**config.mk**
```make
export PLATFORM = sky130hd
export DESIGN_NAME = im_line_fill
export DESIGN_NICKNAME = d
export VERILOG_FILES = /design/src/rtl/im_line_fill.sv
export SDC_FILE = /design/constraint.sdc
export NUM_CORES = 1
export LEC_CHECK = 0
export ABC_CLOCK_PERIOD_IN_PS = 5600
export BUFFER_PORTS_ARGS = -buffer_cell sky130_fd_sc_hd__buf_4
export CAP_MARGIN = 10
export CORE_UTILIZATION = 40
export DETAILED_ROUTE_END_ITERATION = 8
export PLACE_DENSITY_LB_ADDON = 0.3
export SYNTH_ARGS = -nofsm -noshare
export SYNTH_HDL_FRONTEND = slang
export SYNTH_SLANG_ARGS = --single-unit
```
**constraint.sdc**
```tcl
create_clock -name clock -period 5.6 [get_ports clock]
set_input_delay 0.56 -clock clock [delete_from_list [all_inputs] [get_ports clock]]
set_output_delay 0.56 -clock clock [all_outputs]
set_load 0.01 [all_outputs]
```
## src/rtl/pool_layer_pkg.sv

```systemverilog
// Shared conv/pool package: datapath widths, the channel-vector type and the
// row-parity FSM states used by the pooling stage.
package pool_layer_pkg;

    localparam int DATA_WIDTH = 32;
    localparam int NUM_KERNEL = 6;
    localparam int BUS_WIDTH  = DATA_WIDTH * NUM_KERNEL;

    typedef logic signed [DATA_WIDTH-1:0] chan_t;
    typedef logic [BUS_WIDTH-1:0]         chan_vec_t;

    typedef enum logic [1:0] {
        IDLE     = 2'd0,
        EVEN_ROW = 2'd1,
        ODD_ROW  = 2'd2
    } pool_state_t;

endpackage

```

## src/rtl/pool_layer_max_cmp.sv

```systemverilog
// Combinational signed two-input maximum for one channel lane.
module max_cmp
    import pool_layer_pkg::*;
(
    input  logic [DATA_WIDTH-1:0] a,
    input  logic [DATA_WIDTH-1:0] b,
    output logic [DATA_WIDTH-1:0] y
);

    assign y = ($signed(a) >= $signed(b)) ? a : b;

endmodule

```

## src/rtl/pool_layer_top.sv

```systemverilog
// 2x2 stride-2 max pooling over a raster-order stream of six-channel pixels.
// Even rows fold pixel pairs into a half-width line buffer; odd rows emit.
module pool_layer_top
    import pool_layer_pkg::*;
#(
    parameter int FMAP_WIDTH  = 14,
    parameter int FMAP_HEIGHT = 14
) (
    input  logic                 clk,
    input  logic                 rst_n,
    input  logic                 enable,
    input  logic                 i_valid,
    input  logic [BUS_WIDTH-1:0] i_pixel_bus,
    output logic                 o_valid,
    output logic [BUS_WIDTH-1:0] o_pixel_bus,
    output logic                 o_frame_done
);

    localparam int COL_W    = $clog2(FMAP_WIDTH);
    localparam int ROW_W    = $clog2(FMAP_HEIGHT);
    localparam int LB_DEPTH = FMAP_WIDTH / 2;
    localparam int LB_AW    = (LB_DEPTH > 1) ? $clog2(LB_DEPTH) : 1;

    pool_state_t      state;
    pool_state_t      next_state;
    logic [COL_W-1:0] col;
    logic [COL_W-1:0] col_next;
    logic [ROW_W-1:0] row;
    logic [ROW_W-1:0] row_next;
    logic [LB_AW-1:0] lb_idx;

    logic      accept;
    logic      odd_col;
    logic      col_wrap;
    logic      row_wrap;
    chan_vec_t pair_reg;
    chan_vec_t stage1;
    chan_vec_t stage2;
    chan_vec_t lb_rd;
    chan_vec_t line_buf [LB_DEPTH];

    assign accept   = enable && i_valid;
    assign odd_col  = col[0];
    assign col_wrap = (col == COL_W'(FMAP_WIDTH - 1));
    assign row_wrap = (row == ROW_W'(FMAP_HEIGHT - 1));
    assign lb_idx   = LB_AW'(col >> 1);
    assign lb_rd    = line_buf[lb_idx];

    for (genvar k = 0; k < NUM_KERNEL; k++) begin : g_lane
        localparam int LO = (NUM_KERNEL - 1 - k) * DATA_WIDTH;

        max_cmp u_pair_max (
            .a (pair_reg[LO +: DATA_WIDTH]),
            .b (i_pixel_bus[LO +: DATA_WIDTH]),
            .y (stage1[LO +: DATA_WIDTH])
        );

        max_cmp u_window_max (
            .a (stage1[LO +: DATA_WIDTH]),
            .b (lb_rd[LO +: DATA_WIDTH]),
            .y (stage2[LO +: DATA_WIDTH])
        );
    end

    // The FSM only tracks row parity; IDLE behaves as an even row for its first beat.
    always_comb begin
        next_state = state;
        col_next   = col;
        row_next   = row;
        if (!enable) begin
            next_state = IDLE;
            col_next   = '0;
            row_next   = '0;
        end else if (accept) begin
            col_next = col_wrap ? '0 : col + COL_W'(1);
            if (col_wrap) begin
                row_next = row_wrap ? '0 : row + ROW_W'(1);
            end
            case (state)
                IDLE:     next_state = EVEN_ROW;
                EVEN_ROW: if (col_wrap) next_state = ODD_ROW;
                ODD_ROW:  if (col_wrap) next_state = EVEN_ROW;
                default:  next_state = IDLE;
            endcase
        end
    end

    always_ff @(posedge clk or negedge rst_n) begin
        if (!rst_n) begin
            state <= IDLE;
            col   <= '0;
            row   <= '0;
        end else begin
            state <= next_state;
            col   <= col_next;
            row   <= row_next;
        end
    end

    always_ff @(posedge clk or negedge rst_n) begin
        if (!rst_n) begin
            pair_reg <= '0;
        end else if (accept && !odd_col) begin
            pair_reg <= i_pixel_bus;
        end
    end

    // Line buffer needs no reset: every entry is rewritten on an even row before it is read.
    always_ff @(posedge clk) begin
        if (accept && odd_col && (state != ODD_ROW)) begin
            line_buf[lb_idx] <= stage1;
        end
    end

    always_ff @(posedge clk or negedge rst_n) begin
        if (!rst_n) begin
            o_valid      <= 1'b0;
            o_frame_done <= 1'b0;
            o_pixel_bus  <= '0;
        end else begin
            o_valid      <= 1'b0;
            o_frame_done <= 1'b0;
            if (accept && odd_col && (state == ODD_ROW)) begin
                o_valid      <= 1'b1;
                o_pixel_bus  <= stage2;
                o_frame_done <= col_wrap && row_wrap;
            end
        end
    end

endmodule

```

* _TASK_
Within the data above, filter for lines containing the word "signed" and copy each one.

* _EXERCISE RESULT_
    typedef logic signed [DATA_WIDTH-1:0] chan_t;
// Combinational signed two-input maximum for one channel lane.
    assign y = ($signed(a) >= $signed(b)) ? a : b;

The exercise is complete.